Tite e o benefício das circunstâncias

Tite e o benefício das circunstâncias



Tite

FOTO: Laís Torres/CBF

Os feitos são tributários às circunstâncias. Daqui uma semana, a Seleção Brasileira iniciará nova e importante provação na “Era Tite” e pode ser que o técnico reafirme esse axioma no dia 7 de julho, no Maracanã. Uma conjectura, nada de prognóstico. Um conjunto de fatores torna o torneio fundamental para o técnico e o prestígio atual da equipe. Tite sente na pele o dissabor dos extremos do humor nacional – um clássico da relação de euforia e depressão do brasileiro com o escrete canarinho desde pelo menos a Copa de 50.

Assumiu o comando repleto de louros, aclamado, sob o signo da sempre suspeita unanimidade, e assim chegou à Copa do Mundo. O moral foi reforçado com a arrancada nas Eliminatórias, sequência de vitórias que catapultou o Brasil das últimas colocações, arriscando-se a uma inédita ausência em um Mundial, para a liderança e classificação folgada.
Bastou o insucesso na Copa para perder a aura construída pelos resultados com auxílio luxuoso da perigosa armadilha da predestinação – a Seleção Brasileira sempre flanou por território místico, da crença no destino manifesto, como se viu na convocação com tom de alistamento de Felipão e Parreira para a procissão do hexa em 2014.

Além dessa relação sem nuances que a opinião pública estabelece historicamente com a Seleção, sempre na iminência de mudar, há outros dois elementos que fazem subir a tensão. Um deles é o fato de a competição ser no Brasil. A memória recente do 7 a 1, o choque causado pela tragédia em casa, instalou-se no subconsciente nacional. Tite e boa parte dos jogadores não tomaram parte no enredo de 2014, mas o legado emocional está presente. De lá para cá, a equipe colecionou fiascos em duas edições de Copa América e acabou decepcionando no Mundial seguinte. O conjunto da obra do período provoca desconfiança, reduz a tolerância, é praxe para um país acostumado às glórias.

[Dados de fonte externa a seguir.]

<file path="src/rtl/rx_frame_pkg.sv">
// rtl/rx_frame_pkg.sv - shared state encodings, error codes and defaults for the frame receiver
package rx_frame_pkg;

    typedef enum logic [1:0] {
        ST_IDLE = 2'd0,
        ST_LEN  = 2'd1,
        ST_PAY  = 2'd2,
        ST_CSUM = 2'd3
    } rx_state_t;

    localparam logic [1:0] ERR_TIMEOUT = 2'd0;
    localparam logic [1:0] ERR_LINE    = 2'd1;
    localparam logic [1:0] ERR_LEN     = 2'd2;
    localparam logic [1:0] ERR_CSUM    = 2'd3;

    localparam logic [7:0] SOF_DEFAULT = 8'h7E;

endpackage

</file>
<file path="src/rtl/rx_frame_csum.sv">
// rtl/rx_frame_csum.sv - 8-bit modular checksum accumulator with load, add and compare
module rx_frame_csum (
    input  logic       clk,
    input  logic       rst,
    input  logic       load_i,
    input  logic [7:0] load_val_i,
    input  logic       add_i,
    input  logic [7:0] add_val_i,
    input  logic [7:0] cmp_i,
    output logic [7:0] sum_o,
    output logic       match_o
);

    logic [7:0] sum_q;

    always_ff @(posedge clk or posedge rst) begin
        if (rst) begin
            sum_q <= 8'h00;
        end else if (load_i) begin
            sum_q <= load_val_i;
        end else if (add_i) begin
            sum_q <= sum_q + add_val_i;
        end
    end

    assign sum_o   = sum_q;
    assign match_o = (cmp_i == sum_q);

endmodule

</file>
<file path="src/rtl/rx_frame_ctrl.sv">
// rtl/rx_frame_ctrl.sv - UART byte sequencer and SOF/LEN/payload/CSUM frame parser
// Optional inter-byte timeout enabled by defining RX_FRAME_TIMEOUT_EN.
module rx_frame_ctrl
    import rx_frame_pkg::*;
#(
    parameter logic [7:0] SOF_BYTE    = SOF_DEFAULT,
    parameter int         MAX_LEN     = 16,
    parameter int         TIMEOUT_CYC = 4096
) (
    input  logic       clk,
    input  logic       rst,
    input  logic [7:0] rx_po,
    input  logic       rx_ready,
    input  logic       rx_error,
    output logic       rx_data_ack,
    output logic [7:0] frm_data,
    output logic       frm_valid,
    output logic       frm_last,
    input  logic       frm_ready,
    output logic       frm_done,
    output logic       frm_err,
    output logic [1:0] err_code
);

    rx_state_t  state_q;
    logic       ack_wait_q;
    logic       rx_data_ack_q;
    logic [7:0] frm_data_q;
    logic       frm_valid_q;
    logic       frm_last_q;
    logic       frm_done_q;
    logic       frm_err_q;
    logic [1:0] err_code_q;
    logic [7:0] count_q;

    logic       byte_avail;
    logic       accept;
    logic       len_ok;
    logic       csum_load;
    logic       csum_add;
    logic       csum_match;
    logic [7:0] csum_sum;
    logic       timeout;

    assign byte_avail = rx_ready & ~ack_wait_q;
    assign len_ok     = (rx_po != 8'd0) && (rx_po <= 8'(MAX_LEN));

    // In PAY the byte is consumed only once the downstream takes the beat,
    // except a line-error byte, which is consumed without being forwarded.
    always_comb begin
        accept = byte_avail;
        if (state_q == ST_PAY) begin
            accept = byte_avail & (frm_valid_q ? frm_ready : rx_error);
        end
    end

    assign csum_load = (state_q == ST_LEN) & accept & ~rx_error;
    assign csum_add  = (state_q == ST_PAY) & accept & frm_valid_q;

    rx_frame_csum u_csum (
        .clk        (clk),
        .rst        (rst),
        .load_i     (csum_load),
        .load_val_i (rx_po),
        .add_i      (csum_add),
        .add_val_i  (frm_data_q),
        .cmp_i      (rx_po),
        .sum_o      (csum_sum),
        .match_o    (csum_match)
    );

`ifdef RX_FRAME_TIMEOUT_EN
    localparam int TMR_W = $clog2(TIMEOUT_CYC);

    logic [TMR_W-1:0] timer_q;
    logic             unused_csum;

    assign unused_csum = |csum_sum;
    assign timeout = (state_q != ST_IDLE) && !accept &&
                     (timer_q == TMR_W'(TIMEOUT_CYC - 1));

    // Time spent waiting on a stalled downstream is not charged to the sender.
    always_ff @(posedge clk or posedge rst) begin
        if (rst) begin
            timer_q <= '0;
        end else if ((state_q == ST_IDLE) || accept || timeout) begin
            timer_q <= '0;
        end else if (!(frm_valid_q && !frm_ready)) begin
            timer_q <= timer_q + 1'b1;
        end
    end
`else
    logic unused_timeout;

    assign unused_timeout = (|TIMEOUT_CYC) ^ (|csum_sum);
    assign timeout        = 1'b0;
`endif

    always_ff @(posedge clk or posedge rst) begin
        if (rst) begin
            state_q       <= ST_IDLE;
            ack_wait_q    <= 1'b0;
            rx_data_ack_q <= 1'b0;
            frm_data_q    <= 8'h00;
            frm_valid_q   <= 1'b0;
            frm_last_q    <= 1'b0;
            frm_done_q    <= 1'b0;
            frm_err_q     <= 1'b0;
            err_code_q    <= ERR_TIMEOUT;
            count_q       <= 8'h00;
        end else begin
            rx_data_ack_q <= accept;
            frm_done_q    <= 1'b0;
            frm_err_q     <= 1'b0;

            if (accept) begin
                ack_wait_q <= 1'b1;
            end else if (!rx_ready) begin
                ack_wait_q <= 1'b0;
            end

            if (timeout) begin
                state_q     <= ST_IDLE;
                frm_valid_q <= 1'b0;
                frm_last_q  <= 1'b0;
                frm_err_q   <= 1'b1;
                err_code_q  <= ERR_TIMEOUT;
            end else if (accept && rx_error && (state_q != ST_IDLE)) begin
                state_q     <= ST_IDLE;
                frm_valid_q <= 1'b0;
                frm_last_q  <= 1'b0;
                frm_err_q   <= 1'b1;
                err_code_q  <= ERR_LINE;
            end else begin
                case (state_q)
                    ST_IDLE: begin
                        if (accept && !rx_error && (rx_po == SOF_BYTE)) begin
                            state_q <= ST_LEN;
                        end
                    end
                    ST_LEN: begin
                        if (accept) begin
                            count_q <= rx_po;
                            if (len_ok) begin
                                state_q <= ST_PAY;
                            end else begin
                                state_q    <= ST_IDLE;
                                frm_err_q  <= 1'b1;
                                err_code_q <= ERR_LEN;
                            end
                        end
                    end
                    ST_PAY: begin
                        if (!frm_valid_q) begin
                            if (byte_avail) begin
                                frm_valid_q <= 1'b1;
                                frm_data_q  <= rx_po;
                                frm_last_q  <= (count_q == 8'd1);
                            end
                        end else if (accept) begin
                            frm_valid_q <= 1'b0;
                            frm_last_q  <= 1'b0;
                            count_q     <= count_q - 8'd1;
                            if (count_q == 8'd1) begin
                                state_q <= ST_CSUM;
                            end
                        end
                    end
                    ST_CSUM: begin
                        if (accept) begin
                            state_q <= ST_IDLE;
                            if (csum_match) begin
                                frm_done_q <= 1'b1;
                            end else begin
                                frm_err_q  <= 1'b1;
                                err_code_q <= ERR_CSUM;
                            end
                        end
                    end
                    default: state_q <= ST_IDLE;
                endcase
            end
        end
    end

    assign rx_data_ack = rx_data_ack_q;
    assign frm_data    = frm_data_q;
    assign frm_valid   = frm_valid_q;
    assign frm_last    = frm_last_q;
    assign frm_done    = frm_done_q;
    assign frm_err     = frm_err_q;
    assign err_code    = err_code_q;

endmodule
</file>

O terceiro ingrediente, na prática o mais relevante, é a perda do seu principal jogador. Com a lesão de Neymar, a Seleção fica de novo carente de um referencial técnico inegável, um astro, para usar termo mais de acordo com o espírito do tempo. Isso aconteceu justamente na semifinal do Mundial contra a Alemanha e na Copa América de 2015, ocasião em que foi expulso contra a Colômbia, ainda na primeira fase, e não atuou mais. Perguntado sobre a importância do atacante, antes da lesão e diante da turbulência pela acusação de estupro contra o jogador, Tite foi categórico ao classificá-lo de imprescindível. Na sequência, usou um sinônimo moderador talvez para se resguardar de uma situação que poderia se configurar: ‘não é insubstituível’. Quis o destino que o técnico tenha que prescindir e, por consequência, substituir Neymar.

Os feitos são tributários às circunstâncias. Filosofia sem comedimento é pensar que o fato possa acabar ajudando o treinador. Diante das polêmicas recentes extracampo envolvendo o atacante, Tite era a todo momento acossado pelas perguntas sobre convocação, corte e escalação do camisa 10. Ao mesmo tempo que se liberta dessa pressão, pode desbancar as críticas de “Neymardependência”. No íntimo, é possível que sinta essa leveza, embora não vá externá-la publicamente, por razões óbvias. No esporte, os fardos podem transformar-se em aliados. Diante das desconfianças geradas no pós-Copa do Mundo, a anima em baixa da Seleção pelas desditas dos últimos anos e a perda de Neymar, Tite não só ganhará automática sobrevida no cargo como desfrutará de prestígio ainda maior por devolver a equipe ao topo de uma competição importante, dentro de casa e desprovido do melhor jogador. É pouco?